2005 re-release bonus tracks
| No. | Title | Writer(s) | Length |
|---|---|---|---|
| 11. | "Don't Look Any Further" (Danny D Mix) | Golde, Lambert, Hitchings | 5:36 |
| 12. | "Renaissance" (John Digweed's Full on Mix) |  | 7:57 |
| 13. | "Moving On Up" (Roger S Moving Mix) |  | 6:28 |

===US CD and European cassette version===

Note
The US vinyl edition contains eight tracks, omitting "Little Packet" & "Love Is in My Soul". In addition to this, "Colour My Life" is placed as track eight.

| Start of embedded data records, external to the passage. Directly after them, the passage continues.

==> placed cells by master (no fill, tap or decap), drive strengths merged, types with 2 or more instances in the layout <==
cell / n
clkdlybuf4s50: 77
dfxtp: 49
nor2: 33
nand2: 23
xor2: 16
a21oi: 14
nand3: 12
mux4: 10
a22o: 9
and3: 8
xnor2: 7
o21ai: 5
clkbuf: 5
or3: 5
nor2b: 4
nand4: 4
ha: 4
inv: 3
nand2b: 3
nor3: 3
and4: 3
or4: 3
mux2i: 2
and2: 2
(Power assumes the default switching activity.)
<file path="config.mk">
export PLATFORM = sky130hd
export DESIGN_NAME = fib_s2mm_gen
export DESIGN_NICKNAME = d
export VERILOG_FILES = /design/src/rtl/fib_s2mm_gen.sv
export SDC_FILE = /design/constraint.sdc
export NUM_CORES = 2
export LEC_CHECK = 0
export ABC_AREA = 0
export CAP_MARGIN = 20
export CORE_UTILIZATION = 40
export CTS_BUF_LIST = sky130_fd_sc_hd__clkbuf_4 sky130_fd_sc_hd__clkbuf_8
export CTS_CLUSTER_DIAMETER = 80
export DETAILED_ROUTE_END_ITERATION = 16
export PLACE_DENSITY = 0.63
export SYNTH_ARGS = -nofsm -noshare
export SYNTH_HDL_FRONTEND = slang
export SYNTH_SLANG_ARGS = --single-unit
</file>
<file path="constraint.sdc">
create_clock -name clk -period 4.3 [get_ports clk]
set_input_delay 0.86 -clock clk [delete_from_list [all_inputs] [get_ports clk]]
set_output_delay 0.86 -clock clk [all_outputs]
set_load 0.01 [all_outputs]
</file>
$ cat src/rtl/mult_nm_seq_ctrl.sv
// rtl/mult_nm_seq_ctrl.sv - sequential signed N x M shift-add multiplier controller
//
// Takes one operand pair per accepted start. Both operands are converted to
// magnitudes. One N-bit adder performs an iterative shift-add over |B|, LSB
// first. The sign is applied in a final SIGN cycle.
//
// Ports:
//   clk    in   1      system clock, rising edge
//   rst    in   1      synchronous reset, active-high
//   start  in   1      request, sampled only when busy=0 (IDLE or DONE)
//   A      in   N      signed multiplicand, captured on accepted start
//   B      in   M      signed multiplier, captured on accepted start
//   busy   out  1      high in RUN and SIGN
//   done   out  1      single-cycle pulse, Prod valid in the same cycle
//   Prod   out  N+M    signed product, held until next completion or reset
//
// Optional feature macro: MULT_NM_EARLY_TERM_EN
//   When this macro is defined, RUN ends as soon as the remaining multiplier
//   bits are all zero. SIGN then aligns the accumulator with one barrel shift
//   by the remaining count.

module mult_nm_seq_ctrl #(
    parameter int N = 4,
    parameter int M = 5
) (
    input  logic             clk,
    input  logic             rst,
    input  logic             start,
    input  logic [N-1:0]     A,
    input  logic [M-1:0]     B,
    output logic             busy,
    output logic             done,
    output logic [N+M-1:0]   Prod
);

    localparam int CW = $clog2(M + 1);

    typedef enum logic [1:0] {IDLE, RUN, SIGN, DONE} state_t;

    state_t           state, state_next;
    logic [N-1:0]     a_mag;
    logic [M-1:0]     b_reg;
    logic [N+M-1:0]   acc;
    logic [CW-1:0]    cnt;
    logic             neg;

    logic             accept;
    logic             run_last;
    logic [N-1:0]     a_abs;
    logic [M-1:0]     b_abs;
    logic [N:0]       sum;
    logic [N+M-1:0]   acc_shift;
    logic [N+M-1:0]   aligned;
    logic [N+M-1:0]   prod_next;

    // The most negative input maps to 2^(W-1), which is still representable
    // as a W-bit unsigned magnitude.
    assign a_abs = A[N-1] ? (~A + N'(1)) : A;
    assign b_abs = B[M-1] ? (~B + M'(1)) : B;

    // The upper N accumulator bits plus |A| need one extra carry bit. That
    // carry re-enters the top of the accumulator on the right shift.
    assign sum       = {1'b0, acc[N+M-1:M]} + (b_reg[0] ? {1'b0, a_mag} : '0);
    assign acc_shift = {sum, acc[M-1:1]};

`ifdef MULT_NM_EARLY_TERM_EN
    assign run_last = (cnt == CW'(1)) || (b_reg[M-1:1] == '0);
    // cnt is the number of shifts that were skipped. It is zero when every
    // bit was processed.
    assign aligned  = acc >> cnt;
`else
    assign run_last = (cnt == CW'(1));
    assign aligned  = acc;
`endif

    assign prod_next = neg ? (~aligned + (N+M)'(1)) : aligned;

    assign busy   = (state == RUN) || (state == SIGN);
    assign done   = (state == DONE);
    assign accept = start && ((state == IDLE) || (state == DONE));

    always_comb begin
        state_next = state;
        case (state)
            IDLE:    if (start) state_next = RUN;
            RUN:     if (run_last) state_next = SIGN;
            SIGN:    state_next = DONE;
            DONE:    state_next = start ? RUN : IDLE;
            default: state_next = IDLE;
        endcase
    end

    always_ff @(posedge clk) begin
        if (rst) begin
            state <= IDLE;
            a_mag <= '0;
            b_reg <= '0;
            acc   <= '0;
            cnt   <= '0;
            neg   <= 1'b0;
            Prod  <= '0;
        end else begin
            state <= state_next;
            if (accept) begin
                a_mag <= a_abs;
                b_reg <= b_abs;
                neg   <= A[N-1] ^ B[M-1];
                acc   <= '0;
                cnt   <= CW'(M);
            end else if (state == RUN) begin
                acc   <= acc_shift;
                b_reg <= b_reg >> 1;
                cnt   <= cnt - CW'(1);
            end
            // Load Prod when leaving SIGN so that it is valid together with done.
            if (state == SIGN) begin
                Prod <= prod_next;
            end
        end
    end

endmodule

| No. | Title | Writer(s) | Length |
|---|---|---|---|
| 1. | "One Night in Heaven" |  | 6:28 |
| 2. | "Moving On Up" |  | 5:29 |
| 3. | "Excited" |  | 5:04 |
| 4. | "Renaissance" |  | 5:20 |
| 5. | "Colour My Life (Part One)" | Pickering | 5:38 |
| 6. | "How Can I Love You More?" |  | 3:20 |
| 7. | "Don't Look Any Further" | Golde, Lambert, Hitchings | 5:28 |
| 8. | "You Just Have to Be There" |  | 5:26 |
| 9. | "Little Packet" |  | 5:19 |
| 10. | "Love Is in My Soul" |  | 6:15 |

==Charts==

===Weekly charts===

| Chart (1993–1994) | Peak position |
|---|---|
| Australian Albums (ARIA) | 7 |
| Austrian Albums (Ö3 Austria) | 23 |
| Dutch Albums (Album Top 100) | 67 |
| German Albums (Offizielle Top 100) | 18 |
| Hungarian Albums (MAHASZ) | 27 |
| New Zealand Albums (RMNZ) | 1 |
| Scottish Albums (OCC) | 8 |
| Swedish Albums (Sverigetopplistan) | 37 |
| Swiss Albums (Schweizer Hitparade) | 19 |
| UK Albums (OCC) | 2 |
| US Heatseekers Albums (Billboard) | 12 |

===Year-end charts===

| Chart (1993) | Position |
|---|---|
| UK Albums (OCC) | 14 |

| Chart (1994) | Position |
|---|---|
| Australian Albums (ARIA) | 89 |
| German Albums (Offizielle Top 100) | 33 |
| New Zealand Albums (RMNZ) | 9 |

==Certifications==

| Region | Certification | Certified units/sales |
| Australia (ARIA) | Gold | 35,000^{^} |
| Germany (BVMI) | Gold | 250,000^{^} |
| New Zealand (RMNZ) | Platinum | 15,000^{^} |
| United Kingdom (BPI) | 3× Platinum | 900,000^{^} |
^{^} Shipments figures based on certification alone.